● Task to carry out
Once you reach the line containing "pop && !empty;" in the data below, restate each line word for word up to and including the one containing "logic [DATA_W-1:0] live [W_SLOTS];".

● Input
● ● ● ● ●

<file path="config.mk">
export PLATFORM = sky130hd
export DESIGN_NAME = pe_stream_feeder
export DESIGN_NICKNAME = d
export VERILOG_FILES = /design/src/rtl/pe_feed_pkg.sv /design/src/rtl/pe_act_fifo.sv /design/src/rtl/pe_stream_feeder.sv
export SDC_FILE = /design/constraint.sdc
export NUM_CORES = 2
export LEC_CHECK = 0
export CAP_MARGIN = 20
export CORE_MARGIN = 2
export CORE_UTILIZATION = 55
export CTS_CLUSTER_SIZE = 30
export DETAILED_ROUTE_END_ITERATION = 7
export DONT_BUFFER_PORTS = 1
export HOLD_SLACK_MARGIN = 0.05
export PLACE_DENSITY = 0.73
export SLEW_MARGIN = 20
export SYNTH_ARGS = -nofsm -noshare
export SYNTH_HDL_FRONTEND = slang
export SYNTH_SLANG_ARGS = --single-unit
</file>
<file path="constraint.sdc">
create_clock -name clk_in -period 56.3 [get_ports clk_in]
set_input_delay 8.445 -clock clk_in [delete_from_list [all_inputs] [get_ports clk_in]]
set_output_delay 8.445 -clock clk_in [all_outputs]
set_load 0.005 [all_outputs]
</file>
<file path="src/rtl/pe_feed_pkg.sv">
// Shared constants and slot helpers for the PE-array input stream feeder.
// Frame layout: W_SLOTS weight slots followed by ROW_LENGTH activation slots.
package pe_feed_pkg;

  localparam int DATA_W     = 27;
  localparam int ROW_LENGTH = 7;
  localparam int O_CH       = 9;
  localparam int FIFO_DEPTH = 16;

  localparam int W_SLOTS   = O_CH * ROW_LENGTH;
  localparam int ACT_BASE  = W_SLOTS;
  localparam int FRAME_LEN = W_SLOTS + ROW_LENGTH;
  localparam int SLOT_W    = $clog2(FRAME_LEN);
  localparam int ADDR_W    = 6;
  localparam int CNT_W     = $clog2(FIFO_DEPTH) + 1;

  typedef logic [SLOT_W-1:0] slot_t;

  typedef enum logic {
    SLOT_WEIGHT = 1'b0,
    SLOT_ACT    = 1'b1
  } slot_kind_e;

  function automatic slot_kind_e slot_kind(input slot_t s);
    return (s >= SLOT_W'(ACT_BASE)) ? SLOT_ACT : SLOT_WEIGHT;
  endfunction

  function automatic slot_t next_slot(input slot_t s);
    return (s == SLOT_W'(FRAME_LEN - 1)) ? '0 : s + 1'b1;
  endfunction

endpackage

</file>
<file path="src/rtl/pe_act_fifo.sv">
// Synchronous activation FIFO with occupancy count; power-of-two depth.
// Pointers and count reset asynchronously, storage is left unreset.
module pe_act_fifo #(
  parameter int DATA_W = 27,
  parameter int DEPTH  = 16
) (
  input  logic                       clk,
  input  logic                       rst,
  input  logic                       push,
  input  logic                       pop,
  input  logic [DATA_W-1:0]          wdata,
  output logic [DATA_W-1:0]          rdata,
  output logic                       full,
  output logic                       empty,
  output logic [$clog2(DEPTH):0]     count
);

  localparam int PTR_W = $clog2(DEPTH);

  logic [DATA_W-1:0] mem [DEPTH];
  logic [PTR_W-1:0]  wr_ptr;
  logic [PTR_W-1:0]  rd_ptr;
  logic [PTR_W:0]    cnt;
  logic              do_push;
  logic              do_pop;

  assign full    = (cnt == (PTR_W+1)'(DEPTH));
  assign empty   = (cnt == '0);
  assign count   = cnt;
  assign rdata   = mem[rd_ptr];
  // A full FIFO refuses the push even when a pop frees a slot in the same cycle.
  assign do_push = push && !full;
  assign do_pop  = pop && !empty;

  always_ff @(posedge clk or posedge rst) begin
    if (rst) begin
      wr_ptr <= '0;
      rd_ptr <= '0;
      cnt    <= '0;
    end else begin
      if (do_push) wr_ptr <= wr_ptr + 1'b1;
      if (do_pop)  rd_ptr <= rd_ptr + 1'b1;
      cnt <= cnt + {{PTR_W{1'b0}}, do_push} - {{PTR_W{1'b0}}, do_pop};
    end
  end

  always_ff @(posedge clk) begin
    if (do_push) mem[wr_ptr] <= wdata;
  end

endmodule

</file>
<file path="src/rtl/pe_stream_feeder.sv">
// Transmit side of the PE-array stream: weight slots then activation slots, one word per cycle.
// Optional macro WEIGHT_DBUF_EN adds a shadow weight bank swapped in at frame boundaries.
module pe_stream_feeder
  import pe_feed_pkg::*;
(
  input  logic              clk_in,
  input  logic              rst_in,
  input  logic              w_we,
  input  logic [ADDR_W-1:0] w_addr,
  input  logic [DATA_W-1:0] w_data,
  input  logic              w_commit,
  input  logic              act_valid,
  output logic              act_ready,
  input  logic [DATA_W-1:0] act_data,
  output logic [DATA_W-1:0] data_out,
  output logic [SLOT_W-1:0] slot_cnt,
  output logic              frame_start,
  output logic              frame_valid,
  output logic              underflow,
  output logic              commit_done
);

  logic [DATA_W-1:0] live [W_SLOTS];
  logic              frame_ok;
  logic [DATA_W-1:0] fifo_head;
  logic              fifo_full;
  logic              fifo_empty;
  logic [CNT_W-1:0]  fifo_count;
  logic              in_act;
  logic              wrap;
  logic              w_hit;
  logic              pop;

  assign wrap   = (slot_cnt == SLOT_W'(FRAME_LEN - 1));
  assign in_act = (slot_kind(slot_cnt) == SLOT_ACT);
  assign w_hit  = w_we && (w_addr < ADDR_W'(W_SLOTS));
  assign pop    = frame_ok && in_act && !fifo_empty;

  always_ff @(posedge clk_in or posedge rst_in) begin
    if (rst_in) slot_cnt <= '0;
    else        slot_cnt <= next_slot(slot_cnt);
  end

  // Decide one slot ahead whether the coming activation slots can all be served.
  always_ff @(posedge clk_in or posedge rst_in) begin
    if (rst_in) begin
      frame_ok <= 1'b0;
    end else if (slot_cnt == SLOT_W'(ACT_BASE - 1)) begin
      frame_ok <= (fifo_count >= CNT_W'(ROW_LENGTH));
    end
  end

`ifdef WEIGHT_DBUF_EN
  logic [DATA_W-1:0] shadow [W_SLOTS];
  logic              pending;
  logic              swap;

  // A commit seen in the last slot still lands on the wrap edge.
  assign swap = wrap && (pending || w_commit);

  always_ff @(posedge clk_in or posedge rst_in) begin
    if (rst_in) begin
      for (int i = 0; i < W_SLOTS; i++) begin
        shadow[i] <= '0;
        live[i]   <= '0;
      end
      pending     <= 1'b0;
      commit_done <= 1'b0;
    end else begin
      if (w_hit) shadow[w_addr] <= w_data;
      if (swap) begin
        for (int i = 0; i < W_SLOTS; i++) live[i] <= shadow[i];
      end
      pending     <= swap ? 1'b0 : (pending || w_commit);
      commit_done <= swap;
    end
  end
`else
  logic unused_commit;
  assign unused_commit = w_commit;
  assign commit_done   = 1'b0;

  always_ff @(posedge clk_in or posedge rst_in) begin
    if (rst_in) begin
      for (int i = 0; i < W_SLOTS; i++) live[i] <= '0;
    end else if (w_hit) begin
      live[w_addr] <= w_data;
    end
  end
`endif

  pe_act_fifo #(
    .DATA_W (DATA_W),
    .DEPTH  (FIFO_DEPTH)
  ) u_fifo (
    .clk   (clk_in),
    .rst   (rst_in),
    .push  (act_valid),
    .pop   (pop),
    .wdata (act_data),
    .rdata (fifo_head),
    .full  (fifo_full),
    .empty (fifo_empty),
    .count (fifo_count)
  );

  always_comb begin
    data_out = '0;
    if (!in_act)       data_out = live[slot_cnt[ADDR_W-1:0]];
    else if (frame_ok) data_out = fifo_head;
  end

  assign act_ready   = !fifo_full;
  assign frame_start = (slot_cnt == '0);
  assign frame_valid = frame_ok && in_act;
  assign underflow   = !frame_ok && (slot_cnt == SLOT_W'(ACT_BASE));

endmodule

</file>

● ● ● ● ●

● Reply to the task
  assign do_pop  = pop && !empty;

  always_ff @(posedge clk or posedge rst) begin
    if (rst) begin
      wr_ptr <= '0;
      rd_ptr <= '0;
      cnt    <= '0;
    end else begin
      if (do_push) wr_ptr <= wr_ptr + 1'b1;
      if (do_pop)  rd_ptr <= rd_ptr + 1'b1;
      cnt <= cnt + {{PTR_W{1'b0}}, do_push} - {{PTR_W{1'b0}}, do_pop};
    end
  end

  always_ff @(posedge clk) begin
    if (do_push) mem[wr_ptr] <= wdata;
  end

endmodule

</file>
<file path="src/rtl/pe_stream_feeder.sv">
// Transmit side of the PE-array stream: weight slots then activation slots, one word per cycle.
// Optional macro WEIGHT_DBUF_EN adds a shadow weight bank swapped in at frame boundaries.
module pe_stream_feeder
  import pe_feed_pkg::*;
(
  input  logic              clk_in,
  input  logic              rst_in,
  input  logic              w_we,
  input  logic [ADDR_W-1:0] w_addr,
  input  logic [DATA_W-1:0] w_data,
  input  logic              w_commit,
  input  logic              act_valid,
  output logic              act_ready,
  input  logic [DATA_W-1:0] act_data,
  output logic [DATA_W-1:0] data_out,
  output logic [SLOT_W-1:0] slot_cnt,
  output logic              frame_start,
  output logic              frame_valid,
  output logic              underflow,
  output logic              commit_done
);

  logic [DATA_W-1:0] live [W_SLOTS];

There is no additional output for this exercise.